━━━ Recorded information ━━━

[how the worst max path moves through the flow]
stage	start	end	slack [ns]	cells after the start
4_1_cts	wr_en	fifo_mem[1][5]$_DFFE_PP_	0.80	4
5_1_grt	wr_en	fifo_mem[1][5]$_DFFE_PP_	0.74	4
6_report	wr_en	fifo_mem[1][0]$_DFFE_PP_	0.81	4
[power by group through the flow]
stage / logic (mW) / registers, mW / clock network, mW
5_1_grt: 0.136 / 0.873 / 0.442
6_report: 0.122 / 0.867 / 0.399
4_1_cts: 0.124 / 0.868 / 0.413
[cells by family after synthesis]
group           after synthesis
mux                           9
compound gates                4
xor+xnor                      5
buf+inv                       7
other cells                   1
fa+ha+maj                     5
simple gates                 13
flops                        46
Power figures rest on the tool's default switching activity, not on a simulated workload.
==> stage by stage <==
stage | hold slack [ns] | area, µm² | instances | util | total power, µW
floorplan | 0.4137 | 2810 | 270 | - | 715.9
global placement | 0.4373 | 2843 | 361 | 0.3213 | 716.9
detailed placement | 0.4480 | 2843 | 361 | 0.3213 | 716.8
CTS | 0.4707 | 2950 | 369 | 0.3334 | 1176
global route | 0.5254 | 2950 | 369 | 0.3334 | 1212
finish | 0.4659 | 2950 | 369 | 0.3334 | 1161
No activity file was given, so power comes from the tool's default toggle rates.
`./run.sh`:
```
#!/bin/bash
# OpenROAD 26Q1-2900-gdf79404cd8, Yosys 0.63+post, stock flow scripts
make -C /OpenROAD-flow-scripts/flow DESIGN_CONFIG=/design/flow/config.mk WORK_HOME=/design/flow/orfs finish
```
`./config.mk`:
```
export PLATFORM = sky130hd
export DESIGN_NAME = div_int64
export DESIGN_NICKNAME = div_int64
export VERILOG_FILES = /design/flow/design.v
export SDC_FILE = /design/flow/constraint.sdc
export NUM_CORES = 4
export LEC_CHECK = 1
export CORE_UTILIZATION = 30
```
`./design.v`:
```
module div_int64(
    input		    clock    	,
	input		    reset    	,					 
    input		    en 			,
	input		    flush 		,
    input    		opcode   	,
    input   [63:0]  dividend 	,
    input   [63:0]  divisor  	,		    
    output  		valid_out	,
    output  [63:0]  quotient 	,
    output  [63:0]  remainder
);
wire 			state;
reg 			state_next;
wire	[6	:0]	cycle;
reg		[6	:0] cycle_next;
localparam IDEL = 1'b0;
localparam RUN = 1'b1;
always@(*) begin
	case(state)
		IDEL: begin
			state_next = en && ~flush ? RUN : IDEL;
			cycle_next = en && ~flush ? cycle + 'b1 : 'b0;
		end
		RUN: begin
			state_next = cycle == 'd65 | flush ? IDEL : RUN;
			cycle_next = cycle == 'd65 | flush ? 'b0 : cycle + 'b1;
		end
	endcase
end
dff_ar #(1) state_dff(.clock(clock), .reset(reset), .d(state_next), .q(state));
dff_ar #(7) cycle_dff(.clock(clock), .reset(reset), .d(cycle_next), .q(cycle));
wire [128:0] dividend_true;
wire [64:0] divisor_true;
wire [64:0] divisor_negative;
assign dividend_true = opcode ? {{65{dividend[63:63]}}, dividend} : {65'b0, dividend};
assign divisor_true = opcode ? {divisor[63:63], divisor} : {1'b0, divisor};
assign divisor_negative = ~divisor_true + 'b1;
wire [128:0] result;
wire [128:0] result_shifted;
wire [128:0] result_next;
wire [64:0] r_adder_src0;
wire [64:0] r_adder_src1;
wire [64:0] r_adder_result;
wire q;
assign result_shifted = {result[127:0], 1'b0};
assign r_adder_src0 = result_shifted[128:64];
assign r_adder_src1 = result[128:128] == divisor_true[64:64] ? divisor_negative : divisor_true;
assign r_adder_result = r_adder_src0 + r_adder_src1;
assign q = result[128:128] == divisor_true[64:64] ? 'b1 : 'b0;
assign result_next = state == IDLE ? dividend_true : {r_adder_result, result_shifted[63:1], q};
dff #(129) result_dff(.clock(clock), .d(result_next), .q(result));
wire correction_en;
wire [63:0] quotient_correction;
wire [64:0] remainder_correction;
assign correction_en = cycle == 'd64;
dff_en #(64) quotient_correction_dff_en(.clock(clock), .en(correction_en), .d(result_next[63:0]), .q(quotient_correction));
dff_en #(65) remainder_correction_dff_en(.clock(clock), .en(correction_en), .d(result_next[128:64]), .q(remainder_correction));
wire valid_out_next;
wire need_correct;
wire add_correct;
wire [63:0] quotient_complement;
wire [63:0] quotient_addend;
wire [63:0] quotient_corrected;
wire [63:0] remainder_addend;
wire [63:0] remainder_corrected;
assign valid_out_next = cycle == 'd65;
assign need_correct = remainder_correction[64:64] != dividend_true[128:128];
assign add_correct = remainder_correction[64:64] != divisor_true[64:64];
assign quotient_addend = add_correct ? 64'hffff_ffff_ffff_ffff : 64'b1;
assign quotient_complement = {quotient_correction[62:0], 1'b1};
assign quotient_corrected = need_correct ? quotient_complement + quotient_addend : quotient_complement;
assign remainder_addend = add_correct ? divisor_true[63:0] : divisor_negative[63:0];
assign remainder_corrected = need_correct ? remainder_correction[63:0] + remainder_addend : remainder_correction[63:0];
dff_ar #(1) valid_out_dff_ar(.clock(clock), .reset(reset), .d(valid_out_next), .q(valid_out));
dff #(64) quotient_dff(.clock(clock), .d(quotient_corrected), .q(quotient));
dff #(64) remainder_dff(.clock(clock), .d(remainder_corrected), .q(remainder));
endmodule
module dff
#(
	parameter DATA_WIDTH = 32
)
(
    input   						clock,
	input   	[DATA_WIDTH - 1:0] 	d	 ,
	output reg  [DATA_WIDTH - 1:0] 	q
);
always@(posedge clock) begin                      
	q <= d;
end
endmodule
module dff_ar
#(
	parameter DATA_WIDTH = 32, 
	parameter RESET_VALUE = 'b0
)
(
    input   						clock,
    input   						reset,
	input   	[DATA_WIDTH - 1:0] 	d	 ,
	output reg 	[DATA_WIDTH - 1:0] 	q
);
always@(posedge clock or posedge reset) begin
	if(reset) begin
		q <= RESET_VALUE;
	end
	else begin                                   
		q <= d;
	end
end
endmodule
module dff_en
#(
	parameter DATA_WIDTH = 32
)
(
    input   						clock,
    input   						en	 ,	
	input   	[DATA_WIDTH - 1:0] 	d	 ,
	output reg 	[DATA_WIDTH - 1:0] 	q
);
always@(posedge clock) begin
	if(en) begin
		q <= d;
	end
	else begin                                   
		q <= q;
	end
end
endmodule
```
`./constraint.sdc`:
```
current_design div_int64

set clk_period 21.2
set clk_io_pct 0.2

create_clock -name clk0 -period $clk_period [get_ports {clock}]

set non_clock_inputs [all_inputs -no_clocks]
set_input_delay [expr $clk_period * $clk_io_pct] -clock clk0 $non_clock_inputs
set_output_delay [expr $clk_period * $clk_io_pct] -clock clk0 [all_outputs]
```
==> results.cfg <==
; physical design summary
[pwr]
ir_drop_mv = 0.09629
p_per_area_mw_per_mm2 = 131.8
p_leak_nw = 11.56

[worst_setup_path]
critPathTopFamily = simple AND/OR/NAND/NOR gates
cp_max_fo = 9
crit_required_ns = 21.60
worst-path-buf-inv = 2
endpoint_kind = flip-flop
cp-start-kind = input pin
cpMaxStageDelayCell = or4b_4
ff2ff_setup_slack_ns = 15.47
worstPathCellList = clkdlybuf4s50_1, inv_1, ha_1, and4_1, nand2_1, or3_4, or4b_4, nor4_4, nor2_1, xor2_1, ha_1, nand4_1, nor4_1, nand2_1, a31oi_1, a211oi_2, a21oi_2, a21oi_1, o31ai_1, a311o_1, a31oi_1, xnor2_1
crit_type = input pin to flip-flop
max_stage_delay_ns = 0.58
worstPathArrival_ns = 10.69

[clock_network]
cts_resized = 0
cts_buffer_depth = 3
postCtsSetupBuffers = 0
cts_sinks = 394
worstSkewPairLatency_ns = 0.60
root_buffer = clkbuf_16
ctsHoldBuffers = 0
cts_buffers = 48
cts_max_level = 2
cts_tree = done
clk_pin_slew_ns = 0.06

[synth]
yosys_cells = 2710
syn_area_sq_mm = 0.02394
edf_count = 128
yosys.area_share.simple_pct = 16.13
aoi_share_pct = 20.03
synthTopLogicFamily = AND-OR/OR-AND gates
synth_cell_type_count = 79
syn_avg_cell_area_sq_um = 8.836
syn-instance-count = 2710
synth_area_leader_cell = dfxtp_1
netlist.area_leader.share_pct = 21.49
async_flop_share_pct = 2.284
ys_seq_share_pct = 38.48
synth-seq-cells = 394
yosys_area_sq_mm = 0.02394
yosysWarnings = 9
ys_sh_mux_pct = 0.1724
flop_cell = dfxtp_1
ys_sh_xor_pct = 11.22
ys_sh_adder_pct = 10.96
top_cells_by_area = dfxtp_1, edfxtp_1, ha_1, a21oi_1, xnor2_1

[finish]
final_area_sq_mm = 0.02850
fill_cells = 7898
drive_gt1_share_pct = 4.337
areaGrowthSynthToFinish_pct = 19.02
lay_top_count = a21oi_1
layout_top_cells = a21oi_1, nor2_1, dfxtp_1, nand2_1, ha_1

[timing]
drv_slew = 0
period_used_pct = 48.54
period_minus_slack_ns = 10.29
setup_viol = 0
clock.fmax_mhz = 97.18
relSlewSlack_pct = 31.40
rsz0062_at_grt = no
skew_ns = 0.01685
fin_setup_tns_ns = 0
tightest_slew_ns = 1.020
final_hold_viol_count = 0

[route]
wl_um = 67600
dr.first_iter.drc_count = 1150
route.detailed.drc = 0
dr.pass1.iters = 5
via_per_inst = 5.029
diodes = 0
routedWlPerCell_um = 17.19
final_antenna_net_count = 0
vias = 19774

[run]
maxCapViolCount = 0
warnings = 102

[placed_design]
dpl.hpwl_um = 51170
numPortBuffers = 198
place.gp.congestion = 0.9136
place_area_sq_mm = 0.02689

[global_routing]
grt_overflow_total = 0
grt_pass1_wl_um = 106100
track_usage_pct = 17.00
antenna_found_initial = 2
grt_max_degree = 65
grt_pass1_vias = 18863

[die]
chipArea_sq_mm = 0.08095
fp-utilization_pct = 30.31
die_height_um = 284.5
ios = 262
die-width_um = 284.5
core_sq_mm = 0.07900
rows = 103

[run_status]
outcome = completed

[hold_path]
hold_class = flip-flop to flip-flop
## power breakdown
group	internal, mW	total [mW]	switching (mW)
Combinational	0.722	1.82	1.10
Sequential	1.06	1.11	0.0490
Clock	0.486	0.830	0.343
Total	2.26	3.76	1.49
## path summary, 6_finish.rpt
path / startpoint / to / cells past startpoint
setup / recovery: divisor[1] / remainder_correction_dff_en.q[63] / 22
hold / removal: result_dff.q[7] / result_dff.q[8] / 0
setup reg to reg: remainder_correction_dff_en.q[64] / quotient_dff.q[60] / 17
hold reg to reg: result_dff.q[7] / result_dff.q[8] / 0
max in group asynchronous: reset / cycle_dff.q[5] / 2
min in group asynchronous: reset / valid_out_dff_ar.q / 2
## through the flow
step	utilization, %	hold slack (ns)	std cells	setup slack, ns	power (mW)
after floorplan	-	0.3096	2710	11.70	2.438
after global placement	34.04	0.3140	3842	10.30	2.932
after detailed placement	34.04	0.3121	3842	10.34	2.920
after CTS	36.07	0.3393	3932	10.93	3.793
after global routing	36.07	0.3408	3932	10.55	4.044
final	36.07	0.3345	3932	10.91	3.756
## cells by family (layout without fill, tap and decap cells)
group                      count (synthesis)  in the layout
adders and majority gates                208            208
AOI/OAI and AO/OA                        782            782
DFF                                      394            394
muxes                                      4              4
xor gates and xnor gates                 306            306
and+or+nand+nor                          826            826
buffers and inverters                    190            362
## synth_stat cells, types with 14 or more instances
master,count
a21o_1,112
nor3_1,45
nand4_1,69
xnor2_1,161
a21oi_1,302
edfxtp_1,128
or3_1,18
o21ai_0,136
dfxtp_1,257
a211oi_1,20
nor2b_1,21
clkbuf_1,120
nor2_1,282
o21bai_1,40
o211ai_1,17
inv_1,60
nand2_1,236
ha_1,205
and2_1,14
nand2b_1,22
a31oi_1,24
o21ai_1,26
o21a_1,21
xor2_1,144
and3_1,24
nand3_1,49
## flip-flops by register name, indices dropped and copies added, names as in the netlist
signal and flops:
quotient_correction_dff_en.q 63, remainder_correction_dff_en.q 65, valid_out_dff_ar.q 1, cycle_dff.q 7, remainder_dff.q 64, quotient_dff.q 64
state_dff.q 1, result_dff.q 129
## area by class of cell
class,instances,area (sq um),area share (%)
multi-input combinational,2126,14050,49.31
sequential,394,9214,32.33
timing repair buffer,212,2087,7.323
clock buffer,70,1396,4.900
tap,1050,1314,4.610
inverter,60,227.7,0.7990
clock inverter,20,207.7,0.7288
## per-layer routing
metal	global-route usage, %	part of all wire (%)	vias up
met5	0	0.037	-
met3	3.333	6.1	97
met2	26.84	46	492
li1	-	-	9995
met1	24.66	46	9186
met4	3.427	2.3	4
Power is estimated from default activity; no workload was simulated.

━━━

Starting at the top of the listing above, repeat every line exactly until the line that contains "finish | 0.4659 | 2950 | 369 | 0.3334 | 1161" has been repeated too.

[how the worst max path moves through the flow]
stage	start	end	slack [ns]	cells after the start
4_1_cts	wr_en	fifo_mem[1][5]$_DFFE_PP_	0.80	4
5_1_grt	wr_en	fifo_mem[1][5]$_DFFE_PP_	0.74	4
6_report	wr_en	fifo_mem[1][0]$_DFFE_PP_	0.81	4
[power by group through the flow]
stage / logic (mW) / registers, mW / clock network, mW
5_1_grt: 0.136 / 0.873 / 0.442
6_report: 0.122 / 0.867 / 0.399
4_1_cts: 0.124 / 0.868 / 0.413
[cells by family after synthesis]
group           after synthesis
mux                           9
compound gates                4
xor+xnor                      5
buf+inv                       7
other cells                   1
fa+ha+maj                     5
simple gates                 13
flops                        46
Power figures rest on the tool's default switching activity, not on a simulated workload.
==> stage by stage <==
stage | hold slack [ns] | area, µm² | instances | util | total power, µW
floorplan | 0.4137 | 2810 | 270 | - | 715.9
global placement | 0.4373 | 2843 | 361 | 0.3213 | 716.9
detailed placement | 0.4480 | 2843 | 361 | 0.3213 | 716.8
CTS | 0.4707 | 2950 | 369 | 0.3334 | 1176
global route | 0.5254 | 2950 | 369 | 0.3334 | 1212
finish | 0.4659 | 2950 | 369 | 0.3334 | 1161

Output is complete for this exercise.